Most people think that the liberals are driven by their pro-abortion
ideology, which takes the form of opposition to the Christian idea
that Terri's radically limited life is nevertheless a human life and
so worthy of protection. But that can't be the liberals' whole
motivation. To demonstrate this, let us suppose that Terri's husband
Michael had wanted Terri to go on living on the feeding tube, or,
alternatively, that Michael had handed legal guardianship to Terri's
parents and they had wanted her to go on living on the feeding tube.
In either of those cases, the liberals would have had no problem with
Terri's continued existence. The issue of her living or dying wouldn't
even have come up.
In other words, the very factors in this case upon which the liberals'
supposedly principled anti-life position seems to be based are
contingent. If Michael had not wanted Terri to die, the liberals
wouldn't want her to die either; indeed, they wouldn't be thinking
twice about the case, notwithstanding their current expressions of
horror at the idea of a person living her whole life on a feeding
tube. And since, in this hypothetical scenario, the liberals
themselves would be consenting to Terri's living in that condition,
they obviously wouldn't be calling conservatives "theocrats" and
"religious fanatics" for wanting the same thing that the liberals
themselves would be agreeing to.
Therefore the liberal position cannot be simply that a person in
Terri's situation ought to die. Rather, the liberal position seems to
be that personal choiceMichael's personal choiceought to prevail.

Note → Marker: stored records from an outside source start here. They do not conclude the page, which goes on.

## config.mk

```make
export PLATFORM = sky130hd
export DESIGN_NAME = raster_timing_gen
export DESIGN_NICKNAME = d
export VERILOG_FILES = /design/src/rtl/timing_pkg.sv /design/src/rtl/seq_checker.sv /design/src/rtl/raster_timing_gen.sv
export SDC_FILE = /design/constraint.sdc
export NUM_CORES = 1
export LEC_CHECK = 0
export ABC_AREA = 1
export CAP_MARGIN = 20
export CELL_PAD_IN_SITES_DETAIL_PLACEMENT = 0
export CELL_PAD_IN_SITES_GLOBAL_PLACEMENT = 1
export CORE_ASPECT_RATIO = 1.75
export CORE_MARGIN = 3
export CORE_UTILIZATION = 41
export DETAILED_ROUTE_END_ITERATION = 8
export HOLD_SLACK_MARGIN = 0.02
export PLACE_DENSITY_LB_ADDON = 0.1
export SLEW_MARGIN = 20
export SYNTH_ARGS = -nofsm -noshare
export SYNTH_HDL_FRONTEND = slang
export SYNTH_HIERARCHICAL = 1
export SYNTH_SLANG_ARGS = --single-unit
```

## constraint.sdc

```tcl
create_clock -name clk -period 5.15 [get_ports clk]
set_clock_uncertainty 0.05 [all_clocks]
set_input_delay 1.03 -clock clk [delete_from_list [all_inputs] [get_ports clk]]
set_output_delay 1.03 -clock clk [all_outputs]
set_load 0.05 [all_outputs]
```

## src/rtl/timing_pkg.sv

```systemverilog
// Shared raster timing definitions.
// Holds the default line/frame geometry, which the upstream line counter also uses so that
// both blocks agree on H_MAX. Also holds the raster FSM state encoding.
package timing_pkg;

  localparam int unsigned H_MAX_DEF    = 100;
  localparam int unsigned H_ACTIVE_DEF = 80;
  localparam int unsigned V_ACTIVE_DEF = 60;
  localparam int unsigned V_TOTAL_DEF  = 64;

  typedef logic [1:0] state_t;

  localparam state_t StIdle    = 2'd0;
  localparam state_t StWaitSol = 2'd1;
  localparam state_t StActive  = 2'd2;
  localparam state_t StVblank  = 2'd3;

  // True once the generator has locked onto a line start.
  function automatic logic is_locked(input state_t s);
    return (s == StActive) || (s == StVblank);
  endfunction

endpackage

```

## src/rtl/seq_checker.sv

```systemverilog
// Line counter sequence checker.
// Remembers the previous counter sample and flags any sample that is not either the
// previous value plus one (within 0..H_MAX) or a wrap from H_MAX to 0.
// Ports:
//   clk       - rising-edge clock
//   reset     - asynchronous active-low reset; prev_count returns to H_MAX
//   count     - line counter sample
//   check_en  - qualifies the check (only meaningful while locked)
//   err_pulse - combinational, high for the cycle in which an illegal sample is seen
module seq_checker
  import timing_pkg::*;
#(
  parameter int unsigned H_MAX = H_MAX_DEF
) (
  input  logic       clk,
  input  logic       reset,
  input  logic [7:0] count,
  input  logic       check_en,
  output logic       err_pulse
);

  localparam logic [7:0] HMax = 8'(H_MAX);

  logic [7:0] prev_count_q;
  logic [8:0] prev_inc;
  logic       legal;

  // Reset to H_MAX so a first sample of 0 reads as a normal wrap.
  always_ff @(posedge clk or negedge reset) begin
    if (!reset) begin
      prev_count_q <= HMax;
    end else begin
      prev_count_q <= count;
    end
  end

  // Nine bits so that prev_count = 255 cannot alias onto count = 0.
  assign prev_inc = {1'b0, prev_count_q} + 9'd1;

  always_comb begin
    legal = 1'b0;
    if (({1'b0, count} == prev_inc) && (count <= HMax)) begin
      legal = 1'b1;
    end else if ((prev_count_q == HMax) && (count == 8'd0)) begin
      legal = 1'b1;
    end
  end

  assign err_pulse = check_en & ~legal;

endmodule

```

## src/rtl/raster_timing_gen.sv

```systemverilog
// Raster timing generator.
// Turns a free-running 0..H_MAX line counter into 2-D raster timing: pixel coordinates,
// data enable, line/frame pulses and a linear pixel address. All outputs are registered
// with one cycle of latency from the counter sample.
// Ports:
//   clk         - rising-edge clock shared with the line counter
//   reset       - asynchronous active-low reset
//   enable      - 1 = run, 0 = drop to idle on the next edge
//   count       - line counter value
//   x, y        - horizontal position / line index within the frame
//   de          - active pixel qualifier
//   line_end    - pulse on the last cycle of each line
//   frame_start - pulse on pixel (0,0)
//   frame_end   - pulse on the last cycle of the last line
//   pix_addr    - linear address of the current active pixel
//   sync_err    - sticky counter sequence error
module raster_timing_gen
  import timing_pkg::*;
#(
  parameter int unsigned H_MAX    = H_MAX_DEF,
  parameter int unsigned H_ACTIVE = H_ACTIVE_DEF,
  parameter int unsigned V_ACTIVE = V_ACTIVE_DEF,
  parameter int unsigned V_TOTAL  = V_TOTAL_DEF,
  parameter int unsigned AW       = 16
) (
  input  logic          clk,
  input  logic          reset,
  input  logic          enable,
  input  logic [7:0]    count,
  output logic [7:0]    x,
  output logic [7:0]    y,
  output logic          de,
  output logic          line_end,
  output logic          frame_start,
  output logic          frame_end,
  output logic [AW-1:0] pix_addr,
  output logic          sync_err
);

  localparam logic [7:0] HMax     = 8'(H_MAX);
  localparam logic [7:0] HAct     = 8'(H_ACTIVE);
  localparam logic [7:0] VAct     = 8'(V_ACTIVE);
  localparam logic [7:0] VTotLast = 8'(V_TOTAL - 1);

  state_t          state_q, state_d;
  logic [7:0]      x_q, x_d;
  logic [7:0]      y_q, y_d;
  logic            de_q, de_d;
  logic            line_end_q, line_end_d;
  logic            frame_start_q, frame_start_d;
  logic            frame_end_q, frame_end_d;
  logic [AW-1:0]   addr_q, addr_d;
  logic            sync_err_q, sync_err_d;
  logic            check_en;
  logic            seq_err;

  assign check_en = enable & is_locked(state_q);

  seq_checker #(
    .H_MAX (H_MAX)
  ) u_seq_checker (
    .clk       (clk),
    .reset     (reset),
    .count     (count),
    .check_en  (check_en),
    .err_pulse (seq_err)
  );

  always_comb begin
    state_d       = state_q;
    y_d           = y_q;
    addr_d        = addr_q;
    x_d           = 8'd0;
    de_d          = 1'b0;
    line_end_d    = 1'b0;
    frame_start_d = 1'b0;
    frame_end_d   = 1'b0;
    sync_err_d    = sync_err_q;

    if (!enable) begin
      state_d = StIdle;
      y_d     = 8'd0;
      addr_d  = '0;
      // Dropping enable while already idle is the software way to clear the error.
      if (state_q == StIdle) begin
        sync_err_d = 1'b0;
      end
    end else begin
      unique case (state_q)
        StIdle: begin
          state_d = StWaitSol;
          y_d     = 8'd0;
          addr_d  = '0;
        end
        StWaitSol: begin
          if (count == 8'd0) begin
            state_d       = StActive;
            y_d           = 8'd0;
            addr_d        = '0;
            x_d           = count;
            de_d          = (count < HAct);
            line_end_d    = (count == HMax);
            frame_start_d = 1'b1;
          end
        end
        StActive, StVblank: begin
          if (seq_err) begin
            // Abandon the frame and re-lock on the next genuine line start.
            sync_err_d = 1'b1;
            state_d    = StWaitSol;
            y_d        = 8'd0;
            addr_d     = '0;
          end else begin
            x_d         = count;
            line_end_d  = (count == HMax);
            frame_end_d = (count == HMax) && (y_q == VTotLast);
            if (count == 8'd0) begin
              if (y_q == VTotLast) begin
                state_d       = StActive;
                y_d           = 8'd0;
                addr_d        = '0;
                frame_start_d = 1'b1;
              end else begin
                y_d     = y_q + 8'd1;
                state_d = (y_d < VAct) ? StActive : StVblank;
              end
            end
            de_d = (state_d == StActive) && (count < HAct);
            // pix_addr names the current pixel, so it steps on entry to each de cycle
            // except the first pixel of the frame, which is address 0.
            if (de_d && !frame_start_d) begin
              addr_d = addr_q + AW'(1);
            end
          end
        end
      endcase
    end
  end

  always_ff @(posedge clk or negedge reset) begin
    if (!reset) begin
      state_q       <= StIdle;
      x_q           <= 8'd0;
      y_q           <= 8'd0;
      de_q          <= 1'b0;
      line_end_q    <= 1'b0;
      frame_start_q <= 1'b0;
      frame_end_q   <= 1'b0;
      addr_q        <= '0;
      sync_err_q    <= 1'b0;
    end else begin
      state_q       <= state_d;
      x_q           <= x_d;
      y_q           <= y_d;
      de_q          <= de_d;
      line_end_q    <= line_end_d;
      frame_start_q <= frame_start_d;
      frame_end_q   <= frame_end_d;
      addr_q        <= addr_d;
      sync_err_q    <= sync_err_d;
    end
  end

  assign x           = x_q;
  assign y           = y_q;
  assign de          = de_q;
  assign line_end    = line_end_q;
  assign frame_start = frame_start_q;
  assign frame_end   = frame_end_q;
  assign pix_addr    = addr_q;
  assign sync_err    = sync_err_q;

endmodule

```

==> impl_metrics.py, run 1 <==
metrics = {
    "die": {
        "rows": 38,
        "die_area_sq_um": 7720,
        "die_w_microns": 67.7,
        "start_util": 0.432,
        "io_pins": 48,
        "die-height_microns": 114,
        "core_area_sq_um": 6320,
    },
    "worst_setup_path": {
        "cp-start-kind": "input port",
        "critical_path.startpoint": "count[3]",
        "critPathRequiredTime_ps": 5350,
        "critPathCaptureType": "flop",
        "arrival_ps": 3530,
        "crit_family": "simple AND/OR/NAND/NOR gates",
        "cp_slowest_cell": "a21oi_2",
        "critical_path_depth": 14,
        "r2r_cells": 13,
        "worstPathMaxFanout": 16,
        "r2r-end": "pix_addr[1]",
        "critPathMostFrequentCell": "nor2_1",
        "r2r_slack_ps": 2410,
        "slowest_delay_ps": 570,
        "crit_chain": "clkdlybuf4s50_1 > nor2_1 > nand2_1 > nand3_1 > nand3_1 > nor2_1 > nand2_1 > nor2_1 > nor2_1 > nor2_4 > inv_2 > a21oi_2 > nand4_1 > nand2_1",
        "rr_startpoint": "u_seq_checker/prev_count_q[0]",
        "cp-endpoint": "pix_addr[1]",
        "critPathBufInv": 2,
        "critical_path_class": "input port to flop",
    },
    "route": {
        "wire_per_inst_microns": 13.6,
        "ant_nets": 0,
        "post_drt_via_cell_ratio": 4.99,
        "drt_iter0_drc": 142,
        "vias": 2443,
        "drcViolationCount": 0,
        "routed_wl_microns": 6650,
        "dr.pass1.iters": 6,
    },
    "clocking": {
        "postCtsSetupRepairBufs": 0,
        "clock_path_buffers": 2,
        "root_buffer": "clkbuf_8",
        "clkTransAtPathRegs_ps": 90,
        "cts_resized": 0,
        "clkSinkCount": 47,
        "insertion_delay_ps": 310,
        "cts_tree": "done",
        "cts_hold_buf": 0,
        "numCtsBuffers": 5,
        "h-tree-depth": 2,
    },
    "power": {
        "power_frac_seq": 0.475,
        "ir_drop_mv": 0.224,
        "p_sw_uw": 209,
        "leakage_uw": 0.00170,
        "powerDensity_nw_per_um2": 239,
        "netSwitchingFraction": 0.257,
        "intPower_uw": 604,
        "pwr-share-clk": 0.393,
        "comb_power_share": 0.132,
    },
    "finish": {
        "nets": 424,
        "fillers": 623,
        "stdcell_count": 490,
        "num_antenna_cells": 0,
        "drive_gt1_frac": 0.0829,
        "fin_area_sq_um": 3400,
        "area_growth_pct": 24.4,
    },
    "timing": {
        "fin_setup_tns_ps": 0,
        "fin_hold_ws_ps": 457,
        "fmax_mhz": 301,
        "final_hold_viol_count": 0,
        "rsz0062_at_grt": "no",
        "worstMarginPinSlew_ps": 816,
        "setup_slack_ps": 1830,
        "layout_min_cycle_time_ps": 3320,
        "setup_viol": 0,
        "maxSlewViolCount": 0,
        "relSlewSlack": 0.456,
        "period_share": 0.645,
    },
    "yosys": {
        "synth.ff_latch_count": 47,
        "syn_avg_cell_area_sq_um": 7.61,
        "yosysSeqAreaShare": 0.432,
        "ys_warn_count": 6,
        "synth_async_sr_flop_share": 1.00,
        "synth_area_sq_um": 2730,
        "synth_common_cells": "nand2_1 (101), inv_1 (57), dfrtp_1 (44), nor2_1 (40), nand4_1 (21)",
        "synthDistinctLibCells": 32,
        "ys.flop_type": "dfrtp_1",
        "synth_top_cell_by_area": "dfrtp_1",
        "netlist_instances": 359,
        "synth_most_common_cell": "nand2_1",
        "synth_edf_count": 0,
        "synthTopCellsByArea": "dfrtp_1 (40%), nand2_1 (14%), inv_1 (7.8%), nor2_1 (5.5%), nand4_1 (4.8%)",
        "synth_fp_nets": 374,
        "synth_top_area_frac": 0.403,
    },
    "grt": {
        "antenna_found_initial": 0,
        "grt_start_max_net_pins": 48,
        "grt_pass1_vias": 2393,
        "track_usage": 0.193,
        "grt_first_pass_wirelength_microns": 11300,
        "grt_overflow": 0,
    },
    "min_path": {
        "hold_class": "flop to flop",
        "min_from": "pix_addr[14]",
    },
    "placed_design": {
        "port-buffer-count": 47,
        "placed_area_sq_um": 3270,
        "dpl.cell_count": 482,
        "gp_congestion": 0.781,
        "hpwl_microns": 4910,
        "pre_cts_slack_ps": 1490,
    },
    "run": {
        "maxCapViolations": 0,
    },
    "outcome": {
        "run_status": "finished, final reports clean",
    },
}
[worst min-delay path by stage]
stage / cells after the start / endpoint / slack, ps
6_report: 2 / pix_addr[14] / 460
2_1_floorplan: 2 / sync_err / 440
5_1_grt: 2 / pix_addr[14] / 490
4_1_cts: 2 / pix_addr[14] / 460
3_3_place_gp: 2 / pix_addr[14] / 430
3_5_place_dp: 2 / pix_addr[14] / 440
[power by group through the flow]
stage / sequential (uW) / clock [uW] / combinational [uW]
after global placement: 394 / 0 / 109
after floorplan: 405 / 0 / 57.4
after detailed placement: 394 / 0 / 109
final: 387 / 319 / 107
after CTS: 387 / 332 / 110
after global routing: 388 / 349 / 121
[registers in the layout (all words and copies together), names as in the netlist]
signal / flops
frame_end: 1
y: 8
frame_start: 1
de: 1
sync_err: 1
pix_addr: 16
state_q: 2
u_seq_checker/prev_count_q: 8
line_end: 1
x: 8
[through the flow]
| stage | power [uW] | utilization |
|---|---|---|
| global placement | 503 | 0.516 |
| detailed placement | 503 | 0.516 |
| floorplan | 462 | - |
| finish | 813 | 0.537 |
| global route | 858 | 0.537 |
| CTS | 828 | 0.537 |
[cells by family after synthesis]
kind of cell	synth area share
simple gates	0.357
xor+xnor	0.0513
compound gates	0.0472
flops	0.432
buf+inv	0.0943
fa+ha+maj	0.0183
[worst min-delay path, cell delays in order, from the launching register on]
cell	delay, ps
dfrtp_1	370
nand2_1	60
nand2_1	50
[cell usage in the layout (no fill, tap or decap), types with 2 or more instances in the layout]
| cell | n |
|---|---|
| nand2_1 | 101 |
| inv_1 | 57 |
| clkdlybuf4s50_1 | 46 |
| dfrtp_1 | 44 |
| nor2_1 | 40 |
| nand4_1 | 21 |
| nand3_1 | 18 |
| xor2_1 | 13 |
| o21ai_0 | 6 |
| o22ai_1 | 6 |
| nor2_2 | 5 |
| nor3_1 | 5 |
| clkbuf_8 | 5 |
| nand2_2 | 4 |
| nand3_2 | 4 |
| nor4_1 | 4 |
| ha_1 | 4 |
| nor2_4 | 3 |
| xnor2_1 | 3 |
| dfstp_2 | 3 |
| nand3b_1 | 2 |
| a21oi_2 | 2 |
| bufinv_16 | 2 |
[metal layers]
layer	share of wire	GRT usage	vias to the layer above	wire length [microns]
met2	0.53	0.343	64	3540
met5	0	0	-	0
li1	-	-	1230	-
met3	0.048	0.0384	9	318
met4	0.018	0.0691	0	122
met1	0.40	0.221	1140	2670
[cell type report]
cell class,count,area [sq um],area share
tap,80,100,0.0295
timing repair buffer,48,473,0.139
sequential,47,1180,0.347
clock buffer,6,72.6,0.0214
clock inverter,2,60.1,0.0177
multi-input combinational,249,1290,0.381
inverter,58,218,0.0641
No activity file was read; power rests on OpenSTA's default activity.
==> run 2, diff against run 1 <==
- CORE_UTILIZATION: 41 -> 35
- clock period: 5.15 -> 3 ns (I/O delays scaled with it)
==> run 2 against run 1 <==
Via count is 0.70% lower. Critical path depth is 2 lower. Cell count is 3.3% higher. Die area is 16% higher. Sequential cell count stayed put. Combinational power is 93% higher. Sequential share of layout area is 1.3 points lower. Setup slack worse by 1400 ps. Global-route usage is 1.9 points lower. Final area is 4.0% higher. Critical endpoint is now y[6]. Largest power group unchanged.
==> impl_metrics.py, run 2 (synthesis results as in run 1) <==
metrics = {
    "worst_setup_path": {
        "critPathMostFrequentCell": "nor2_1",
        "critPathCaptureType": "flop",
        "r2r-end": "y[6]",
        "worstPathMaxFanout": 6,
        "cp_slowest_cell": "clkdlybuf4s50_1",
        "slowest_delay_ps": 550,
        "critPathRequiredTime_ps": 3160,
        "critical_path.startpoint": "count[3]",
        "crit_family": "simple AND/OR/NAND/NOR gates",
        "r2r_cells": 13,
        "cp-start-kind": "input port",
        "arrival_ps": 2700,
        "critical_path_class": "input port to flop",
        "r2r_slack_ps": 710,
        "critPathBufInv": 2,
        "crit_chain": "clkdlybuf4s50_1 > nor2_1 > nand2_1 > nor4_1 > nand3_1 > nand2_1 > nor2_1 > nor2_4 > nor2_1 > nor2_1 > inv_1 > o21ai_0",
        "rr_startpoint": "u_seq_checker/prev_count_q[0]",
    },
    "finish": {
        "drive_gt1_frac": 0.103,
        "num_antenna_cells": 0,
        "final_cell_mix": "nand2_1 (101), inv_1 (57), clkdlybuf4s50_1 (46), dfrtp_1 (44), nor2_1 (40)",
        "final_util": 0.467,
        "largest_reg_flops": 16,
        "final_common_cell": "nand2_1",
        "nets": 432,
        "area_growth_pct": 29.3,
        "stdcell_count": 506,
        "fin_area_sq_um": 3530,
    },
    "timing": {
        "setup_slack_ps": 462,
        "fmax_mhz": 394,
        "relSlewSlack": 0.639,
        "maxSlewViolCount": 0,
        "setup_viol": 0,
        "fin_setup_tns_ps": 0,
        "rsz0062_at_grt": "no",
        "layout_min_cycle_time_ps": 2540,
        "final_hold_viol_count": 0,
        "period_share": 0.846,
        "worstMarginPinSlew_ps": 540,
    },
    "placed_design": {
        "hpwl_microns": 5350,
        "gp_congestion": 0.861,
        "port-buffer-count": 47,
        "pre_cts_slack_ps": 105,
        "placed_area_sq_um": 3360,
        "dpl.cell_count": 498,
    },
    "die": {
        "rows": 42,
        "io_pins": 48,
        "core_area_sq_um": 7570,
        "start_util": 0.361,
        "die_area_sq_um": 8950,
        "die-height_microns": 123,
        "die_w_microns": 72.8,
    },
    "clocking": {
        "cts_hold_buf": 0,
        "numCtsBuffers": 5,
        "clkTransAtPathRegs_ps": 60,
        "h-tree-depth": 2,
        "insertion_delay_ps": 290,
        "clock_path_buffers": 2,
        "clkSinkCount": 47,
        "cts_tree": "done",
        "root_buffer": "clkbuf_16",
        "postCtsSetupRepairBufs": 0,
        "cts_resized": 0,
    },
    "power": {
        "intPower_uw": 1130,
        "leakage_uw": 0.00176,
        "p_sw_uw": 388,
        "ir_drop_mv": 0.405,
        "netSwitchingFraction": 0.255,
        "powerDensity_nw_per_um2": 431,
        "power_frac_seq": 0.436,
        "pwr-share-clk": 0.428,
        "comb_power_share": 0.136,
    },
    "route": {
        "vias": 2426,
        "drt_iter0_drc": 137,
        "wire_per_inst_microns": 14.1,
        "drcViolationCount": 0,
        "routed_wl_microns": 7140,
        "ant_nets": 0,
        "dr.pass1.iters": 4,
        "post_drt_via_cell_ratio": 4.79,
    },
    "grt": {
        "antenna_found_initial": 0,
        "track_usage": 0.174,
        "grt_overflow": 0,
        "grt_first_pass_wirelength_microns": 11900,
        "grt_pass1_vias": 2368,
        "grt_start_max_net_pins": 18,
    },
    "run": {
        "maxCapViolations": 0,
    },
    "outcome": {
        "run_status": "finished, final reports clean",
    },
    "min_path": {
        "hold_class": "input port to async pin",
    },
}
run 2: cell count changes in the layout (fill, tap and decap cells not counted), sizes merged:
cell / delta
buf: +8
bufinv: -1
clkinv: +1
run 2: final cells by class:
type / count / area (sq um)
Tap cell: 88 / 110
Fill cell: 769 / 4030
Multi-Input combinational cell: 249 / 1290
Inverter: 58 / 218
Timing Repair Buffer: 56 / 558
Clock inverter: 2 / 35.0
Sequential cell: 47 / 1180
Clock buffer: 6 / 139
run 2: power by group through the flow:
stage	clock network [uW]	registers [uW]	logic [uW]
global placement	0	676	212
finish	651	664	207
global route	703	666	230
floorplan	0	694	98.6
detailed placement	0	676	212
CTS	675	664	212
run 2: routing by layer:
layer  share of wire  global-route usage  routed length (microns)  up-vias
li1                -                   -                        -     1253
met1            0.40               0.201                     2870     1114
met5               0                   0                        0        -
met2            0.54               0.308                     3850       48
met3           0.036              0.0342                      260       11
met4           0.023              0.0681                      167        0
run 2: worst max-delay path by stage:
| stage | slack (ps) | cells past startpoint | to |
|---|---|---|---|
| global placement | 130 | 12 | y[3] |
| finish | 460 | 12 | y[6] |
| global route | 170 | 12 | y[7] |
| CTS | 410 | 12 | y[7] |
| floorplan | 740 | 14 | pix_addr[2] |
| detailed placement | 100 | 12 | y[6] |
run 2: metrics by stage:
stage,hold WS [ps],total power (uW)
3_5_place_dp,441,888
6_report,165,1520
2_1_floorplan,254,793
5_1_grt,180,1600
4_1_cts,179,1550
3_3_place_gp,430,888
==> run 3, diff against run 2 <==
- clock period: 3 -> 2.1 ns (I/O delays scaled with it)
==> run 3 against run 2 <==
The run now ends with negative setup slack left. Final area rose by 10%. Via count rose by 7.0%. Count of clock-buffer cells in the layout rose by 2. Clock power rose by 28%. Combinational power rose by 77%. Highest routed layer unchanged.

But this explanation also fails to hold up, as we can see from the
following considerations: (1) Terri's parents and siblings love her
and want her to live; (2) Terri's parents and siblings are convinced
that Terri has consciousness and is not in a vegetative state; (3)
Michael has two children by his common law wife of many years, and so
logically ought to divorce Terri and let the guardianship revert to
Terri's parents. Given these factors, Michael's right to decide on
Terri's life and death ceases to seem so sacred. Why, then, would
liberals side so absolutely with Michael's (highly doubtful) right to
have his wife's existence terminated, while they completely dismiss
the Schindlers' (correct and understandable) desire to be made her
guardians and to save her life?
If individual rights and personal choice are the liberals' bottom
line, why must the personal preference of Michael, who has
(understandably) moved on with his life, be seen as inviolable, but
the personal preference of Terri's parents, who have not moved on with
their lives but want to care for their daughter, must be equated with
theocratic tyranny and resisted at all costs?
Michael's right of guardianship stems from his status as Terri's
husband. But he's given up that status in all but name by starting a
new family. Since when are liberals so solicitous of traditional
marital bonds and the rights of husbands over their wiveslet alone the
right of an estranged husband to have his wife killed?
Liberal famously regard marriage as an ever-changing institution, to
be reshaped to suit changing human needs. Why then do the liberals
treat the Shiavo's marriage, and Michael's rights proceeding
therefrom, as written in stone, even though it has long since come to
an end? Why don't the liberals simply call on Michael to divorce Terri
and let the Schindlers take care of her?
As all these questions suggest, there remains something mysterious and
uncanny at the heart of the liberals' position on this issue. Their
passionate conviction that Terri must die cannot be explained in terms
of any recognizable liberal perspective, whether a disbelief in the
soul, the desire to dispense with a less-than-complete human life that
inconveniences others, a devotion to serving the rights and desires of
individuals, or an easy-going attitude toward the traditional bonds
and duties of marriage. Therefore, I would argue, their position on
the Schiavo case can only be explained as stemming from something
extrinsic to the case itself, namely their bigoted animus against
conservatives: since conservatives support Terri Schiavo's right to
live, liberals must oppose it. As a liberal professor recently said to
an acquaintance of mine (and these were his exact words), "Anything
Tom DeLay and those conservatives are for, I'm against."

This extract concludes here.